Wo ich einmal verloren war

Teil einer sonntaz-Reihe von Kurztexten übers Verlorensein. (aus der taz vom 22. Dezember 2012)

Das erste große Festival in meinem Leben! Mit dabei: Elli, ihr Kumpel und ich. Das Wetter: ein Traum. Dumm bloß, dass niemand mal nachgeschaut hatte, ob im Zeltsack auch Stangen zum Zeltaufbauen waren. Waren sie nicht.

Von einem 17-Jährigen sollte man erwarten, dass ihm das egal ist. Hauptsache, Party und so. Ich war da irgendwie anders. Nicht wissen, wo ich nachts hinkann, panisch werden, aber keinen Rückzugsort haben, um mich herum Zehntausende Leute, das alles erdrückte mich, Stück für Stück. Irgendwann lief ich einfach vom Gelände, bestimmt fünf Kilometer, bis ich unter einem Baum saß, über mir der Endloshimmel der nordniedersächsischen Tiefebene, und heulte. Aus der Ferne erklang Iggy Pop. „Lust for Life“.

Ich fing mich wieder und schaute mir Björk an.

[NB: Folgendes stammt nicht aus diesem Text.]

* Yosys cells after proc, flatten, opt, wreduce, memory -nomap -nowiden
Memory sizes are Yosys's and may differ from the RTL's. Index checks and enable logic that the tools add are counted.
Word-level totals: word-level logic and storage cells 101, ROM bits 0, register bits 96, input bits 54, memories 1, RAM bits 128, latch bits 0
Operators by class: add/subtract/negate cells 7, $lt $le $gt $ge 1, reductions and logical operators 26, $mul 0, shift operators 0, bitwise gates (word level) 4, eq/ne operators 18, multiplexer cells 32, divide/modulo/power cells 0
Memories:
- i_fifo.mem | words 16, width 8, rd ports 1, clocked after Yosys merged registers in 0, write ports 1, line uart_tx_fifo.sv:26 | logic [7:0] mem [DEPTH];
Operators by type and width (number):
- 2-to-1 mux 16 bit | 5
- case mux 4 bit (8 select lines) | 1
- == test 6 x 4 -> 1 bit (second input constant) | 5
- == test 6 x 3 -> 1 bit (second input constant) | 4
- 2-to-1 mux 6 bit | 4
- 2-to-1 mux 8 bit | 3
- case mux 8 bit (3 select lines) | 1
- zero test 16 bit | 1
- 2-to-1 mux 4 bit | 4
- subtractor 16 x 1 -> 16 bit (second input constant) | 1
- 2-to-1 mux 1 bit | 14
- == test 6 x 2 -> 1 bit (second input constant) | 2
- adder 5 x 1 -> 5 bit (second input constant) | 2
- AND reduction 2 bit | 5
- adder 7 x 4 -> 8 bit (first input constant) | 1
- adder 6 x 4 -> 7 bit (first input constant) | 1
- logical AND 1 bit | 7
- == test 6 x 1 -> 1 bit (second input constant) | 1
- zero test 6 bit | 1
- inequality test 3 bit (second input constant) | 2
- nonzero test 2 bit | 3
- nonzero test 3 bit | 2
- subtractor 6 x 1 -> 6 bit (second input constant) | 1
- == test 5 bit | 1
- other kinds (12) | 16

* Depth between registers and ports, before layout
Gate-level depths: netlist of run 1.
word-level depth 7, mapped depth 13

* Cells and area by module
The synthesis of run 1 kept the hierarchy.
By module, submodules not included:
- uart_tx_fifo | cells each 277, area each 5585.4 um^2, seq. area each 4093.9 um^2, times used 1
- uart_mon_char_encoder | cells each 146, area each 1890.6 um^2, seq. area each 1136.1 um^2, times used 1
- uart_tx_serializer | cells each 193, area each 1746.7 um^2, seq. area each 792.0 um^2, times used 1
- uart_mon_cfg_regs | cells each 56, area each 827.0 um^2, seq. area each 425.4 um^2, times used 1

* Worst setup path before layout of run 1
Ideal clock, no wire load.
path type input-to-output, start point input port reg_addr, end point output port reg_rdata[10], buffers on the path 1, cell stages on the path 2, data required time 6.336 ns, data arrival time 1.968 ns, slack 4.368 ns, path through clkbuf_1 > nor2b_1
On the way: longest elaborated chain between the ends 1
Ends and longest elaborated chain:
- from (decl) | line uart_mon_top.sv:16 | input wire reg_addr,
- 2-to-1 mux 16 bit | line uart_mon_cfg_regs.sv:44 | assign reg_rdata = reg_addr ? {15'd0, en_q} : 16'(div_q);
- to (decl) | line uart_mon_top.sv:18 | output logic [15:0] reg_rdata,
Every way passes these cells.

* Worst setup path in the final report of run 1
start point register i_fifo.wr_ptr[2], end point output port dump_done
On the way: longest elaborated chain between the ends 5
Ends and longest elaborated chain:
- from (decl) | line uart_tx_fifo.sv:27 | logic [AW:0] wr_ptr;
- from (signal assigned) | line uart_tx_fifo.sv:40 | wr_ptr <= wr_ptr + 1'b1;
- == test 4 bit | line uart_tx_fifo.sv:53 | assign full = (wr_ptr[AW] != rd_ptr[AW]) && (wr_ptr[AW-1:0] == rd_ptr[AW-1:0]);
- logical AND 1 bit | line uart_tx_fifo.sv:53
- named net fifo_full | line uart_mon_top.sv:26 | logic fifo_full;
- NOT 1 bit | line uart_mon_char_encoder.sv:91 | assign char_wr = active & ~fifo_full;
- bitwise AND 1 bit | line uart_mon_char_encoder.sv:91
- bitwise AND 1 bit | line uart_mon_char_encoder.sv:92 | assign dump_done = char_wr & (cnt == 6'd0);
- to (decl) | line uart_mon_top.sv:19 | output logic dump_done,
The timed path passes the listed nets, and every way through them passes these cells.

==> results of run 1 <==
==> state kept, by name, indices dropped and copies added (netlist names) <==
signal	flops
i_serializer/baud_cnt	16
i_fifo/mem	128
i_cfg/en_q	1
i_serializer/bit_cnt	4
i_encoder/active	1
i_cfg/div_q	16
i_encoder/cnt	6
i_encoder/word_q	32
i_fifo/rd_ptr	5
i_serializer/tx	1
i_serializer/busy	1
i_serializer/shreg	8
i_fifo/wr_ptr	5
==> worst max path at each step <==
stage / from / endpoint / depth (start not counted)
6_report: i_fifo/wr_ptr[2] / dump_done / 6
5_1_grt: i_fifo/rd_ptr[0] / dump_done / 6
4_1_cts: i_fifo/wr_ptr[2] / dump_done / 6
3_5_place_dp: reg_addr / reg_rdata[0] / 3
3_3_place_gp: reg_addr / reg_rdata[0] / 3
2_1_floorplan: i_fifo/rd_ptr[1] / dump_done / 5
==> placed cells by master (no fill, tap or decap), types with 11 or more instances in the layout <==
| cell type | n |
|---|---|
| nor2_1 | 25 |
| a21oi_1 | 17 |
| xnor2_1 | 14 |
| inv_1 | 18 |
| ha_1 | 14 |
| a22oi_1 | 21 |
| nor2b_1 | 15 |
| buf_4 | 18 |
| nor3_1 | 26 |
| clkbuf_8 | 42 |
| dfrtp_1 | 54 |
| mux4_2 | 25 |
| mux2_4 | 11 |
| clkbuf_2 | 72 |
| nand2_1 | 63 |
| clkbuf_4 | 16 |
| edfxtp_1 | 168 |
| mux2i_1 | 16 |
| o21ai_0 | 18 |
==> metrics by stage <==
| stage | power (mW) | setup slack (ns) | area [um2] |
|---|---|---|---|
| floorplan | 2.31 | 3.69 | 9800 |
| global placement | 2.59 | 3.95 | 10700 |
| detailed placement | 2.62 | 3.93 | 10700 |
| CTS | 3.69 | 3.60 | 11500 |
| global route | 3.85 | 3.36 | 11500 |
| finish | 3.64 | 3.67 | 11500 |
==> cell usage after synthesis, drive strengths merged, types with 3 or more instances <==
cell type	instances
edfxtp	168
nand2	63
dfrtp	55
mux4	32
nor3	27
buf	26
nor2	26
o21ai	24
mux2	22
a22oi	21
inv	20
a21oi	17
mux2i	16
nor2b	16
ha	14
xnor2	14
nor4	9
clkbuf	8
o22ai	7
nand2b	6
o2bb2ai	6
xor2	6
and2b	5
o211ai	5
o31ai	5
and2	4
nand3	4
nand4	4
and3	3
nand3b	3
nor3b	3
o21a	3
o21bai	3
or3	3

Als ich zu dem Ort, an dem wir unsere Ruck- und Schlafsäcke untergestellt hatten, zurückkam, waren sie weg. Auf einem Zettel stand, dass irgendwelche Freunde mit Zeltplätzen angekommen waren. Man hatte mein Gepäck schon mal mitgenommen und wollte mich um Mitternacht beim Freefallingstand treffen. Das war vor einer Stunde! Handys gab es noch nicht. Ich rannte trotzdem hin, wartete, wieder zurück, suchte, vergeblich. Jetzt war ich wirklich lost. Und schlicht zu fassungslos, um wieder die Nerven zu verlieren.

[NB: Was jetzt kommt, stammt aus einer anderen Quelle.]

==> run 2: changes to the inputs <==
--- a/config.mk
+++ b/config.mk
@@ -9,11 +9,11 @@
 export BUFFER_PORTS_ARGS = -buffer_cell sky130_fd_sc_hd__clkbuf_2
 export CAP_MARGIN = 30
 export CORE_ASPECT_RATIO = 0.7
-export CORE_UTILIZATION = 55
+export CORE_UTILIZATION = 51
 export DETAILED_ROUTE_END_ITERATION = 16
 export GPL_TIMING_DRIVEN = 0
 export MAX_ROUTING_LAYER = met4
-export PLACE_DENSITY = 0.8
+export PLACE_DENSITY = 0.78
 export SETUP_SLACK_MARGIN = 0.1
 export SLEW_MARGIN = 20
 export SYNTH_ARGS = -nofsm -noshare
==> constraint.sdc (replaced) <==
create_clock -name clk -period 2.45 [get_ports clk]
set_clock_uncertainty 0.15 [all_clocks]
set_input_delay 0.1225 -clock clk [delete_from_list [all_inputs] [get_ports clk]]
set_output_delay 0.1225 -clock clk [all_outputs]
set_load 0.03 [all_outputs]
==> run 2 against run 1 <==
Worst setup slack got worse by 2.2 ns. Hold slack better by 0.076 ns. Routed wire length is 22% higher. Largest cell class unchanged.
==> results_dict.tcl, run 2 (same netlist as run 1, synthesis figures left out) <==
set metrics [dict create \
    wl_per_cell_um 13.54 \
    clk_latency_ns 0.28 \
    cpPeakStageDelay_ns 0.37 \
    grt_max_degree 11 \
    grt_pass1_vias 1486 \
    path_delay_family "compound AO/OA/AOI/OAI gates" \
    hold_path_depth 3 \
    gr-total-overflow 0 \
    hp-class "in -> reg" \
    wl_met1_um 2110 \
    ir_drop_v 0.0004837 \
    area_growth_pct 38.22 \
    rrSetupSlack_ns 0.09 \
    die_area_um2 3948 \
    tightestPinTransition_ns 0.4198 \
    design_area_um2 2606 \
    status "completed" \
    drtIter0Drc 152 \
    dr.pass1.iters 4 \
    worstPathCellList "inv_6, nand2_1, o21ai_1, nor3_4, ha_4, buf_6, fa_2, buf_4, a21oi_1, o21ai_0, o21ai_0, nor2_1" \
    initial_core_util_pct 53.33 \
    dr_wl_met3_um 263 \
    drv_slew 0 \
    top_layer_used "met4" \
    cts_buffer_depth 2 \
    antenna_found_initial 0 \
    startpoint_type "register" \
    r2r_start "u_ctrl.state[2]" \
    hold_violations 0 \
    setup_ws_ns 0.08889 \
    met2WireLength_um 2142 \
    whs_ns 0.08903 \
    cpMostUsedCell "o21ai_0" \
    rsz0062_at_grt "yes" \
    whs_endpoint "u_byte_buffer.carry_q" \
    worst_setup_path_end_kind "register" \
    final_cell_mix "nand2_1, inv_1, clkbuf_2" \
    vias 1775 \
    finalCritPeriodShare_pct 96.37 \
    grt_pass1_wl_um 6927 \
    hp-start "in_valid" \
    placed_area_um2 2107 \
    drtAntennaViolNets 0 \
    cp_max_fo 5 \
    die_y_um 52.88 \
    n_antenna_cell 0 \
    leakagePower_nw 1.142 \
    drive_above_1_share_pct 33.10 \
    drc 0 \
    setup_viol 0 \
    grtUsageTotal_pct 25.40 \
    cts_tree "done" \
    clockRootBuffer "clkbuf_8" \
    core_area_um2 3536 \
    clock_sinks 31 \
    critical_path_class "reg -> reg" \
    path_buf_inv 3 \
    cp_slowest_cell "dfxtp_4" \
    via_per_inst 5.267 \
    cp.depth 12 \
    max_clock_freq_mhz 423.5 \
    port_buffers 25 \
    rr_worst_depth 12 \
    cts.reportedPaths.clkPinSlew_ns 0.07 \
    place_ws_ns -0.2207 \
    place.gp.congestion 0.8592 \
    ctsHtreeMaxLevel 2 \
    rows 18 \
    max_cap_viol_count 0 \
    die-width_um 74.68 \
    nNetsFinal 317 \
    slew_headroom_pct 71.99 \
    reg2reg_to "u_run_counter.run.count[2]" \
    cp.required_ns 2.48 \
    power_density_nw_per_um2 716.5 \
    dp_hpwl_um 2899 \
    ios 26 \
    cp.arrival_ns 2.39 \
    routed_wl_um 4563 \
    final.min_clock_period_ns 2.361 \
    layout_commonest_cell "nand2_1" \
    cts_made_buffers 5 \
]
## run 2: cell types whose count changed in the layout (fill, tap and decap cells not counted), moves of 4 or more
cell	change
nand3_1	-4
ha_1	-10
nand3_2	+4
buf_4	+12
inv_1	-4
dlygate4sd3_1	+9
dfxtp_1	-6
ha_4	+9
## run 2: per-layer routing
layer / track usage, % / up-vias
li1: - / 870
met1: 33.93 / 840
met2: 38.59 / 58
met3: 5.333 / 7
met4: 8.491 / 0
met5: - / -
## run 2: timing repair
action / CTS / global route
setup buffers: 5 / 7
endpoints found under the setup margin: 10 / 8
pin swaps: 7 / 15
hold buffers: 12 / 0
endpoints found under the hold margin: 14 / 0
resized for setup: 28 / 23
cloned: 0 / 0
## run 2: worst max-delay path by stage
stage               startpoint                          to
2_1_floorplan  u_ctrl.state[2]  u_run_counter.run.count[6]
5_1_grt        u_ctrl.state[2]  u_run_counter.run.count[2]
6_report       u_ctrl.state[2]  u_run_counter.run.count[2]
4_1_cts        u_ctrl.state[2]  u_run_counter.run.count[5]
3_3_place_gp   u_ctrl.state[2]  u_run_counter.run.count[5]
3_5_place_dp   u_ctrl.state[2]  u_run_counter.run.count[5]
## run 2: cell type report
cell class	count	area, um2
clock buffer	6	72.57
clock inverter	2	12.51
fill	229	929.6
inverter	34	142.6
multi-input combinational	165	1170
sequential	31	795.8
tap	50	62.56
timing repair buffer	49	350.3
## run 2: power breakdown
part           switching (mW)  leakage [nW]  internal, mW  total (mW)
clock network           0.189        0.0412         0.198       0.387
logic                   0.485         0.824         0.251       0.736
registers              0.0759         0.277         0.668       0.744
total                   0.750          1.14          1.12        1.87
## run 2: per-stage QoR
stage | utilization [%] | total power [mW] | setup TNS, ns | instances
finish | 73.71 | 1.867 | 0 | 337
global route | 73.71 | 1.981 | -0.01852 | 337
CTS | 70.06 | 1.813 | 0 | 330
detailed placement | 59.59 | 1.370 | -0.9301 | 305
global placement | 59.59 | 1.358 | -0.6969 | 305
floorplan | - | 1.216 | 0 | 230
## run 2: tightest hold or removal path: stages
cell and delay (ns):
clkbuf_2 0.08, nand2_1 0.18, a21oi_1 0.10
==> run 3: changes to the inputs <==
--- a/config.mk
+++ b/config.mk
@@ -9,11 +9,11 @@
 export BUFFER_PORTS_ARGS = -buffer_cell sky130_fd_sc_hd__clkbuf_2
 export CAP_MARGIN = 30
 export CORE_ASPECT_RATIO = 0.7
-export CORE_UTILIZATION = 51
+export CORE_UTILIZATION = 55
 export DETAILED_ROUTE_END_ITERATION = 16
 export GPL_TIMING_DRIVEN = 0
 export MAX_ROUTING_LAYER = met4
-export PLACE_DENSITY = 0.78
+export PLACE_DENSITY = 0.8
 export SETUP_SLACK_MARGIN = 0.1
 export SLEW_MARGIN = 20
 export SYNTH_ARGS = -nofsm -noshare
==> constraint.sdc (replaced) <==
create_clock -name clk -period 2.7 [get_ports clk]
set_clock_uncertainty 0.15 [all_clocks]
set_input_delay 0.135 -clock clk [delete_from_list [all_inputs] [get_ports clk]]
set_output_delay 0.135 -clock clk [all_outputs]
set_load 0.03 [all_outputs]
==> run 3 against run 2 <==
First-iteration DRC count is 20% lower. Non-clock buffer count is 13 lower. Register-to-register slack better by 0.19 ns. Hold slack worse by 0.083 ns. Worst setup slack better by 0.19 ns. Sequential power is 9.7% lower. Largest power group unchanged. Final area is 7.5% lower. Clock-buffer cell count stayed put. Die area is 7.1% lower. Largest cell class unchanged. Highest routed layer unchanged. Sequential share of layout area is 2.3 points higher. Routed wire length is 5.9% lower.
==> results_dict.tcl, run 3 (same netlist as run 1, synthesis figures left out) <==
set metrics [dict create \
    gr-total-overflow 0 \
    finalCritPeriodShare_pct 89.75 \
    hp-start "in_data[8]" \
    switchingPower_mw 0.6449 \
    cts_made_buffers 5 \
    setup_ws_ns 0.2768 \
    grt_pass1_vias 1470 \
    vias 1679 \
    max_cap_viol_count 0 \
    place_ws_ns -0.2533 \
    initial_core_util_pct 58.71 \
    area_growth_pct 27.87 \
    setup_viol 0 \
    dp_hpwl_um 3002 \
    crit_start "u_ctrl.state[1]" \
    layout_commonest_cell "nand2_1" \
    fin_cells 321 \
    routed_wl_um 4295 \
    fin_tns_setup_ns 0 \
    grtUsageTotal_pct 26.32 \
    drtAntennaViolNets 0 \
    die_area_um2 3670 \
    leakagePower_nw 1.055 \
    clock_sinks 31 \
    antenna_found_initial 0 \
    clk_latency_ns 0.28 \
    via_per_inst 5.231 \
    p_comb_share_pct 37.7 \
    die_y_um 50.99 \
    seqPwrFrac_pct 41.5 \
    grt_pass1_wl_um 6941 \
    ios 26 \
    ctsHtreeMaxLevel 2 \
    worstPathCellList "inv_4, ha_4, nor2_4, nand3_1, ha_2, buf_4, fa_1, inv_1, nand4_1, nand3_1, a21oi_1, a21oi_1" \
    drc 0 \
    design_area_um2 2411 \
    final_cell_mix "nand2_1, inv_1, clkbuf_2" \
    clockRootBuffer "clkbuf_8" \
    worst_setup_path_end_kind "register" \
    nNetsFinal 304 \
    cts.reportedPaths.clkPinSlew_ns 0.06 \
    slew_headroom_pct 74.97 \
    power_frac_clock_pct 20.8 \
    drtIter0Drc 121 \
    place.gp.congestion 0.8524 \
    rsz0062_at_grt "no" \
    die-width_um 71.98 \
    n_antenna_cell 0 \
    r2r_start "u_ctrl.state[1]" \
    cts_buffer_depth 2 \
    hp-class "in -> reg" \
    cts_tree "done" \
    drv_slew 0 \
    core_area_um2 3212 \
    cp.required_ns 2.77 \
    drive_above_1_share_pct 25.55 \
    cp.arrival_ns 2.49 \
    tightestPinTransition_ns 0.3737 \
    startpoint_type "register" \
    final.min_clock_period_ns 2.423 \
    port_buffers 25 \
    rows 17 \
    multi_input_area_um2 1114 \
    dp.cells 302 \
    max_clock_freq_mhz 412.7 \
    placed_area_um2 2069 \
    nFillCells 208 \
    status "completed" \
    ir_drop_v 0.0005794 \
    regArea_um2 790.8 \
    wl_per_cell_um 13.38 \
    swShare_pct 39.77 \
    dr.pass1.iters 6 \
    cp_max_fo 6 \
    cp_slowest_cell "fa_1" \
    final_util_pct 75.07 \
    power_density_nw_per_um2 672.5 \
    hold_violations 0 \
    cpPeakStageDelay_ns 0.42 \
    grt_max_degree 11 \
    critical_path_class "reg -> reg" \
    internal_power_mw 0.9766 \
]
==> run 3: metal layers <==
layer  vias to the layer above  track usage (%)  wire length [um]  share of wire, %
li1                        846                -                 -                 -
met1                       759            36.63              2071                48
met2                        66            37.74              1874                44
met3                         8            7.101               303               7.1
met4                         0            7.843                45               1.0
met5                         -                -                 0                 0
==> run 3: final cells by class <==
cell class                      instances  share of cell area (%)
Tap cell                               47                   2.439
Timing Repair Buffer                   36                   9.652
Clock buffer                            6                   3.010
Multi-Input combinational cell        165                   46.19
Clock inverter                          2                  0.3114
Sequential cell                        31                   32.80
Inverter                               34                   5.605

Ich irrte lange, bis ich meine letzte Hoffnung fand: Ellis Freunde, die wir am Nachmittag besucht hatten. Sie waren Zweitsemester in Göttingen, also richtig erwachsene Leute! Und tatsächlich konnte ich jemanden wecken, der mir eine Isomatte und einen Schlafsack gab. Über mir die Sterne. Unter anderen Umständen wäre das jetzt romantisch gewesen.